Axel Gerhardt Rosin, 99; former president of Book-of-the-Month club
Axel Gerhardt Rosin, 99, a former president of the Book-of-the-Month Club, died Tuesday at his New York City home.
His father-in-law, Harry Scherman, founded the club in 1926 on the premise that readers craved easy access to books. The company has distributed more than 570 million books through the mail in the U.S., according to the Encyclopedia of Company Histories.
Rosin was the club’s president from 1960 to 1973 and its chairman until he retired in 1979. During his tenure, membership reached 1.25 million and annual sales reportedly doubled to $65 million.
With the increase in retail bookstores and paperback books, membership started stagnating in the 1960s.

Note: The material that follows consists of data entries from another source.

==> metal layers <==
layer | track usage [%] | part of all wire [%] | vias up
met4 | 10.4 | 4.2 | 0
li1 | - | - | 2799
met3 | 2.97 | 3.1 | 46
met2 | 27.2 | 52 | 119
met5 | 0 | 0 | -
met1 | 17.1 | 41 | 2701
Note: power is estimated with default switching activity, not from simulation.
==> config.mk <==
export PLATFORM = sky130hd
export DESIGN_NAME = lhp_queue
export DESIGN_NICKNAME = d
export VERILOG_FILES = /design/src/rtl/core/lhp_pkg.sv /design/src/rtl/core/lhp_queue.sv
export SDC_FILE = /design/constraint.sdc
export NUM_CORES = 1
export LEC_CHECK = 0
export ABC_AREA = 1
export BUFFER_PORTS_ARGS = -buffer_cell sky130_fd_sc_hd__buf_4
export CAP_MARGIN = 25
export CORE_ASPECT_RATIO = 1.1
export CORE_MARGIN = 8
export CORE_UTILIZATION = 35
export CTS_BUF_LIST = sky130_fd_sc_hd__clkbuf_8
export DETAILED_ROUTE_END_ITERATION = 8
export GPL_ROUTABILITY_DRIVEN = 0
export PLACE_DENSITY = 0.53
export SLEW_MARGIN = 15
export SYNTH_ARGS = -nofsm -noshare
export SYNTH_HDL_FRONTEND = slang
export SYNTH_SLANG_ARGS = --single-unit
==> constraint.sdc <==
create_clock -name i_clk -period 17.05 [get_ports i_clk]
set_input_delay 3.41 -clock i_clk [delete_from_list [all_inputs] [get_ports i_clk]]
set_output_delay 3.41 -clock i_clk [all_outputs]
set_load 0.01 [all_outputs]
==> src/rtl/core/lhp_pkg.sv <==
// Shared package for the latency histogram block: widths, bucket geometry,
// record and query request types. No dependencies.
package lhp_pkg;

    localparam int unsigned STAMP_W        = 63;
    localparam int unsigned CNT_W          = 32;
    localparam int unsigned SUM_W          = 64;
    localparam int unsigned NUM_INTERVALS  = 8;
    localparam int unsigned NUM_STAMPS     = 8;
    localparam int unsigned IV_W           = 3;
    localparam int unsigned BASE_EXP_D     = 6;
    localparam int unsigned LINEAR_D       = 64;
    localparam int unsigned SUB_BITS_D     = 4;
    localparam int unsigned OCTAVES_D      = 20;
    localparam int unsigned QDEPTH         = 4;
    localparam int unsigned QPTR_W         = 2;

    localparam logic FUNC_RECORD = 1'b0;
    localparam logic FUNC_QUERY  = 1'b1;

    typedef logic [STAMP_W-1:0] t_stamp;

    typedef struct packed {
        logic                       func;
        logic [IV_W-1:0]            sel;
        logic [NUM_INTERVALS-1:0]   span_ok;
        t_stamp [NUM_INTERVALS-1:0] span;
    } t_req;

endpackage

==> src/rtl/core/lhp_queue.sv <==
// Small request queue between the front and back ends of the latency
// histogram block. Depends on lhp_pkg.
module lhp_queue (
    input  logic          i_clk,
    input  logic          i_rst_n,
    input  logic          i_push,
    input  lhp_pkg::t_req i_req,
    input  logic          i_pop,
    output logic          o_empty,
    output logic [lhp_pkg::QPTR_W:0] o_count,
    output lhp_pkg::t_req o_req
);
    lhp_pkg::t_req r_mem [lhp_pkg::QDEPTH];
    logic [lhp_pkg::QPTR_W-1:0] r_wp;
    logic [lhp_pkg::QPTR_W-1:0] r_rp;
    logic [lhp_pkg::QPTR_W:0]   r_cnt;

    always_ff @(posedge i_clk) begin
        if (i_push) begin
            r_mem[r_wp] <= i_req;
        end
    end

    always_ff @(posedge i_clk) begin
        if (!i_rst_n) begin
            r_wp  <= '0;
            r_rp  <= '0;
            r_cnt <= '0;
        end else begin
            if (i_push) r_wp <= r_wp + 1'b1;
            if (i_pop)  r_rp <= r_rp + 1'b1;
            r_cnt <= r_cnt + {{lhp_pkg::QPTR_W{1'b0}}, i_push}
                           - {{lhp_pkg::QPTR_W{1'b0}}, i_pop};
        end
    end

    assign o_empty = (r_cnt == '0);
    assign o_count = r_cnt;
    assign o_req   = r_mem[r_rp];
endmodule

==> impl_results.md <==
- Outcome: completed
- Placed Instances: 9,902
- Die Wd: 475 um
- Layout Cells excl Fill: 10.5k
- FF-to-FF End: r_mem[3][144]
- Mapped Cells: 6,074
- Maximum vdd drop: 0.0000914 V
- RSZ-0062 raised after global routing: false
- Final worst slack: 8.27 ns
- Via density: 4.60
- Maxcap violations: 0
- R2R cell count: 6
- CP max FO: 210
- CP Data Arrival Time: 5.37 ns
- First-pass GRT wire length: 301 mm
- Min Hold Slack: 0.468 ns
- Final setup fails: 0
- Post-Syn Area: 0.0809 sq mm
- Clock latency at the later pin of the worst-skew pair: 1.06 ns
- Maximum clock rate: 0.114 GHz
- Utilization after layout: 42.5%
- Pwr dens: 114 mW/mm^2
- 1st-iter DRT viols: 3,065
- Cell Chain, Critical Path: buf_4 -> buf_4 -> buf_12 -> buf_4 -> a21oi_1 -> o21ai_0 -> nand2_1 -> buf_4
- Hold Fails Final Rpt: 0
- Port Buffers: 1,039
- Site Rows: 185
- CTS root buffer: clkbuf_8
- Synth cell types: 17
- Post-Layout Inst Area: 0.0979 sq mm
- Reg-to-reg setup timing slack: 12.81 ns
- WS Path Type: flop to primary output
- Die area: 0.247 sq mm
- Routed wire length per instance: 19.7 um
- Gr ovfl total: 0
- Rel. slew slack: 15.3%
- Yosys Warn Count: 0
- Layout cell share with drive strength beyond 1: 20.5%
- Most frequent cells in the layout: edfxtp_1, inv_1, buf_4
- Syn Area/Cell: 13.3 sq um
- H-tree depth: 5
- Slowest CP cell: dfxtp_4
- Most common cell after layout, fill and taps aside: edfxtp_1
- Detail Route Antenna Nets: 0
- Seq/Total Area, Yosys: 76.8%
- Post-DP HPWL: 130 mm
- CP endpoint kind: primary output
- Post_cts resized: 0
- CTS max path bufs: 4
- Layout area overhead: 21.0%
- Worst-margin pin slew: 1.27 ns
- Final Power: 11.1 mW
- Setup_tns: 0 ns
- Largest net degree at the start of global routing: 281
- Final Cycle Share: 51.5%
- Post-CTS Setup Bufs: 0
- Initial Util: 35.1%
- Clock transition at path regs: 0.06 ns
- Final min period: 8.78 ns
- DR pass1 iterations: 5
- # hold bufs at CTS: 0
- Mapped Nets: 6,601
- Lkg Pwr: 37.7 nW
- Vias in the first global route: 46.2k
- Final clock skew: 0.109 ns
- Via count: 48.5k
- Worst hold path type: flop to flop
- CTS tree: built
- Total I/O pin count: 1,040
- End point of the critical path: o_req[194]
- Total wire length: 208 mm
- Clk sink count: 2,073
- Initial antenna violation count: 52
- Die Ht: 520 um
- FF+latch count, synth: 2,073
- GRT Total Usage: 16.0%
- Post-Place Worst Slack: 9.26 ns
- Slowest stage delay, CP: 0.87 ns
- CP most frequent cell: buf_4
- Core box area: 0.231 sq mm
- Fin nets: 7,712
- DRC Markers: 0
- Crit start category: flop
- Placed cell area: 0.0914 sq mm
- Slew Viols, Final: 0
- Critical Path RT: 13.64 ns
- TritonCTS Buffers: 360
- R2R Path Start: r_wp[0]
-- registers in the layout, summed over array words and instances (netlist names), named ones only --
name	count
o_count	3
r_rp	2
r_wp	2
r_mem	2064
-- metal layers --
layer / wire length, um / global-route usage (%)
met1: 84500 / 19.4
met2: 99900 / 26.3
met3: 17500 / 5.94
met4: 5890 / 5.56
met5: 310 / 0
-- final cells by class --
class                      instances  area, sq um
tap                             3085         3860
antenna                           25         62.6
clock buffer                     364         5010
timing repair buffer            1093         8490
fill                           21400       133000
clock inverter                   245         1250
sequential                      2073        62200
inverter                        1047         3960
multi-input combinational       2610        13100
-- power by group --
group	switching, mW	total (mW)	internal, mW
Combinational	0.767	1.21	0.443
Sequential	0.0478	5.89	5.84
Clock	1.95	4.05	2.09
-- cells by family after synthesis --
family,count (synthesis),synth area share (%)
simple gates,1045,4.85
compound gates,1558,11.2
fa+ha+maj,7,0.117
buf+inv,1391,7.01
flops,2073,76.8
-- Yosys cell counts --
library cell | number | share of area (%)
inv_1 | 1047 | 4.9
dfxtp_1 | 9 | 0.22
buf_1 | 2 | 0.0093
a21oi_1 | 522 | 3.2
o21ai_0 | 520 | 3.2
buf_2 | 302 | 1.9
buf_4 | 13 | 0.12
edfxtp_1 | 2064 | 77
fa_1 | 1 | 0.025
ha_1 | 6 | 0.093
o211ai_1 | 516 | 4.8
nor2_1 | 1 | 0.0046
buf_6 | 4 | 0.056
nand3_1 | 1 | 0.0062
clkbuf_1 | 23 | 0.11
nor3_1 | 1 | 0.0062
nand2_1 | 1042 | 4.8
-- worst min path at each step --
| stage | startpoint | endpoint | slack, ns | cells after the start |
|---|---|---|---|---|
| 2_1_floorplan | r_rp[1] | flop | 0.44 | 2 |
| 3_3_place_gp | r_rp[0] | flop | 0.45 | 1 |
| 3_5_place_dp | r_rp[1] | flop | 0.45 | 2 |
| 4_1_cts | r_rp[1] | flop | 0.47 | 2 |
| 5_1_grt | r_rp[0] | flop | 0.48 | 1 |
| 6_report | r_rp[1] | flop | 0.47 | 2 |
-- critical path, delay by kind of cell (launching register included) --
family | cells | cell delay (ns)
compound gates | 2 | 0.27
buf+inv | 5 | 2.84
flops | 1 | 0.87
simple gates | 1 | 0.16
(Power assumes the default switching activity.)
<file path="config.mk">
export PLATFORM = sky130hd
export DESIGN_NAME = lhp_front
export DESIGN_NICKNAME = d
export VERILOG_FILES = /design/src/rtl/core/lhp_pkg.sv /design/src/rtl/core/lhp_front.sv
export SDC_FILE = /design/constraint.sdc
export NUM_CORES = 2
export LEC_CHECK = 0
export BUFFER_PORTS_ARGS = -buffer_cell sky130_fd_sc_hd__buf_2
export CELL_PAD_IN_SITES_DETAIL_PLACEMENT = 1
export CELL_PAD_IN_SITES_GLOBAL_PLACEMENT = 1
export CORE_AREA = 2 2 405 407
export CTS_CLUSTER_DIAMETER = 40
export DETAILED_ROUTE_END_ITERATION = 10
export DIE_AREA = 0 0 407 409
export PLACE_DENSITY_LB_ADDON = 0.1
export SLEW_MARGIN = 20
export SYNTH_ARGS = -nofsm -noshare
export SYNTH_HDL_FRONTEND = slang
export SYNTH_SLANG_ARGS = --single-unit
</file>
<file path="constraint.sdc">
create_clock -name i_clk -period 5.92 [get_ports i_clk]
set_input_delay 0.296 -clock i_clk [delete_from_list [all_inputs] [get_ports i_clk]]
set_output_delay 0.296 -clock i_clk [all_outputs]
set_load 0.02 [all_outputs]
</file>
<file path="src/rtl/core/lhp_pkg.sv">
// Shared package for the latency histogram block: widths, bucket geometry,
// record and query request types. No dependencies.
package lhp_pkg;

    localparam int unsigned STAMP_W        = 63;
    localparam int unsigned CNT_W          = 32;
    localparam int unsigned SUM_W          = 64;
    localparam int unsigned NUM_INTERVALS  = 8;
    localparam int unsigned NUM_STAMPS     = 8;
    localparam int unsigned IV_W           = 3;
    localparam int unsigned BASE_EXP_D     = 6;
    localparam int unsigned LINEAR_D       = 64;
    localparam int unsigned SUB_BITS_D     = 4;
    localparam int unsigned OCTAVES_D      = 20;
    localparam int unsigned QDEPTH         = 4;
    localparam int unsigned QPTR_W         = 2;

    localparam logic FUNC_RECORD = 1'b0;
    localparam logic FUNC_QUERY  = 1'b1;

    typedef logic [STAMP_W-1:0] t_stamp;

    typedef struct packed {
        logic                       func;
        logic [IV_W-1:0]            sel;
        logic [NUM_INTERVALS-1:0]   span_ok;
        t_stamp [NUM_INTERVALS-1:0] span;
    } t_req;

endpackage

</file>
<file path="src/rtl/core/lhp_front.sv">
// Front end of the latency histogram block: accepts commands, measures the
// eight interval spans of a record and forms a request. Depends on lhp_pkg.
module lhp_front (
    input  logic                   i_clk,
    input  logic                   i_rst_n,
    input  logic                   i_take,
    input  logic                   i_trace_enable,
    input  logic                   i_func,
    input  lhp_pkg::t_stamp [lhp_pkg::NUM_STAMPS-1:0] i_stamps,
    input  logic                   i_record_active,
    input  logic [lhp_pkg::IV_W-1:0] i_interval_sel,
    output logic                   o_valid,
    output lhp_pkg::t_req          o_req
);
    localparam logic [2:0] FROM [8] = '{3'd0, 3'd1, 3'd2, 3'd3, 3'd4, 3'd5, 3'd6, 3'd0};
    localparam logic [2:0] TO   [8] = '{3'd1, 3'd2, 3'd3, 3'd4, 3'd5, 3'd6, 3'd7, 3'd7};

    logic          r_valid;
    lhp_pkg::t_req r_req;
    lhp_pkg::t_req n_req;
    logic          n_valid;

    always_comb begin
        lhp_pkg::t_stamp a;
        lhp_pkg::t_stamp b;
        n_req      = '0;
        n_req.func = i_func;
        n_req.sel  = i_interval_sel;
        for (int i = 0; i < lhp_pkg::NUM_INTERVALS; i++) begin
            a = i_stamps[FROM[i]];
            b = i_stamps[TO[i]];
            n_req.span[i]    = b - a;
            n_req.span_ok[i] = (a != '0) && (b != '0) && (b >= a);
        end
        n_valid = i_take && ((i_func == lhp_pkg::FUNC_QUERY) ||
                             (i_trace_enable && i_record_active));
    end

    always_ff @(posedge i_clk) begin
        if (!i_rst_n) begin
            r_valid <= 1'b0;
        end else begin
            r_valid <= n_valid;
        end
        r_req <= n_req;
    end

    assign o_valid = r_valid;
    assign o_req   = r_req;
endmodule

</file>
==> results.yml <==
run_status:
  outcome: "finished, final reports clean"
floorplanning:
  initial_utilization_pct: 26.6
  design.portCount: 1030
  die_h_um: 409
  die_width_um: 407
  core_region_area_um2: 162000
  die_footprint_um2: 166000
  placement_rows: 148
synth:
  post_syn_nets: 6631
  synth_top_family_by_area: "compound AO/OA/AOI/OAI gates"
  synth_ff_type: "sky130_fd_sc_hd__dfxtp_1"
  postSynthRegisterBits: 517
  netlist.area_leader.share_pct: 24.1
  synth_largest_area_cell: "sky130_fd_sc_hd__dfxtp_1"
  cell_count_after_synthesis: 5606
  synth.area.mux_share_pct: 0.122
  synthesis.yosys.warnings: 0
  synth.top_cells.by_area: "sky130_fd_sc_hd__dfxtp_1 (24%), sky130_fd_sc_hd__ha_1 (15%), sky130_fd_sc_hd__a21oi_1 (6.9%)"
  post_synth_xor_area_fraction_pct: 9.41
  mappedNetlistArea_um2: 43000
  synth_compound_area_share_pct: 26.0
  synthAdderAreaFrac_pct: 15.0
  synth_area_per_cell_um2: 7.67
  asyncSetResetFlopFracSynth_pct: 0
  synth_simple_gate_area_share_pct: 18.3
  ys_seq_area_share_pct: 24.1
  synth_edf_count: 0
  synth.lib_cells_used.distinct: 107
critical_path:
  cpLargestDelayFamily: "compound AO/OA/AOI/OAI gates"
  crit_arrival_ns: 4.29
  crit_type: "input port to register"
  timing.critical_path.mode_cell: "sky130_fd_sc_hd__o211ai_1"
  worst_path_max_stage_delay_ns: 0.64
  crit_fanout: 4
  cp_data_required_time_ns: 6.57
  worst_path_cell_chain: "dlygate4sd3_1 > buf_2 > inv_1 > ha_1 > nand2b_1 > a21oi_1 > o21ai_1 > a211oi_1 > o211ai_1 > a31o_1 > a2111o_1 > o211ai_1 > nand4_1 > a311oi_1"
  kind_of_start_point_of_the_critical_path: "input port"
  number_of_buffers_and_inverters_on_the_critical_path: 3
  cp_slowest_cell: "sky130_fd_sc_hd__a211oi_1"
  timing.critical_path.to_type: "register"
detailed_routing:
  post_detailed_route_wirelength_per_cell_um: 31.2
  wire_length_reported_by_the_detailed_router_um: 276000
  postRouteAntennaNets: 0
  detail_route.drc_violations: 0
  drt-initial-drc-count: 3504
  drt_pass1_iterations: 5
  drt-vias-per-instance: 5.43
  detailroute.via_count: 48000
timing:
  hold_viol_final: 0
  final-setup-viol-count: 0
  unrepaired_setup_endpoints_after_global_routing: "false"
  finalMaxSlewViolations: 0
  final.min_clock_period_ns: 3.64
  setup-tns-final_ns: 0
  fin_crit_sh_pct: 61.5
  achievable-frequency_ghz: 0.275
  tightestPinTransition_ns: 1.17
  slew_headroom_pct: 21.4
clock_tree:
  clock_tree.htree_level_count: 3
  cts_root_buf: "sky130_fd_sc_hd__clkbuf_16"
  post_cts_buffers: 0
  cts.repair.resized: 0
  cts_hold_buf: 15
  clk_transition_reported_paths_ns: 0.05
  clock_tree_from_tritoncts: "built"
  clk_sink_count: 517
  cts_buffers: 116
  clock_tree.buffer_depth: 3
placement:
  dpl.cell_count: 8607
  port_buffers: 1029
  place.gp.congestion: 0.979
  total_cell_area_at_the_placement_stage_um2: 50100
  place_hpwl_um: 240000
pwr:
  total_leakage_power_nw: 26.2
  post-layout-total-power_w: 0.0183
  power.density_nw_per_um2: 337
  vdd_ir_drop_max_mv: 0.221
layout:
  post-route-cell-area_um2: 54400
  layout.nets: 7590
  areaGrowthSynthToFinish_pct: 26.5
  final_core_utilization_pct: 33.6
  post_route_cells_drive_above_1_share_pct: 19.8
  num-fill-cells: 19900
  number_of_non_filler_instances_in_the_completed_layout: 8850
global_route:
  grtUsageTotal_pct: 31.8
  globalRoute.totalOverflow: 0
  global_route_wire_length_before_repair_um: 375000
  grt_max_degree: 17
  first_global_vias: 48500
  antenna_found_initial: 37
worst_hold_path:
  worst_hold_path_type: "input port to register"
flow_run:
  max-cap-violations: 0
==> final cells by class <==
cell class                      instances  area [um2]  area share [%]
Clock inverter                         91        1080            1.98
Multi-Input combinational cell       4279       29600            54.4
Timing Repair Buffer                 1049        5340            9.81
Antenna cell                            9        22.5          0.0414
Sequential cell                       517       10300            19.0
Inverter                              602        2260            4.15
Tap cell                             2175        2720            5.00
Clock buffer                          128        3050            5.60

Rosin helped fuel the company’s comeback in 1967 by paying $250,000 -- about $1.5 million in today’s dollars -- for the right to make William Manchester’s account of the assassination of John F. Kennedy, “The Death of a President,” a club selection.
Rosin was born in 1907 in Berlin. He graduated with a law degree from a Berlin university and immigrated to the U.S. in 1934.
In 1943, he married Katharine Scherman, a nonfiction writer, and became comptroller of her family’s company two years later.
Rosin also was chairman emeritus of the Scherman Foundation, which has awarded more than $100 million to various causes since 1940.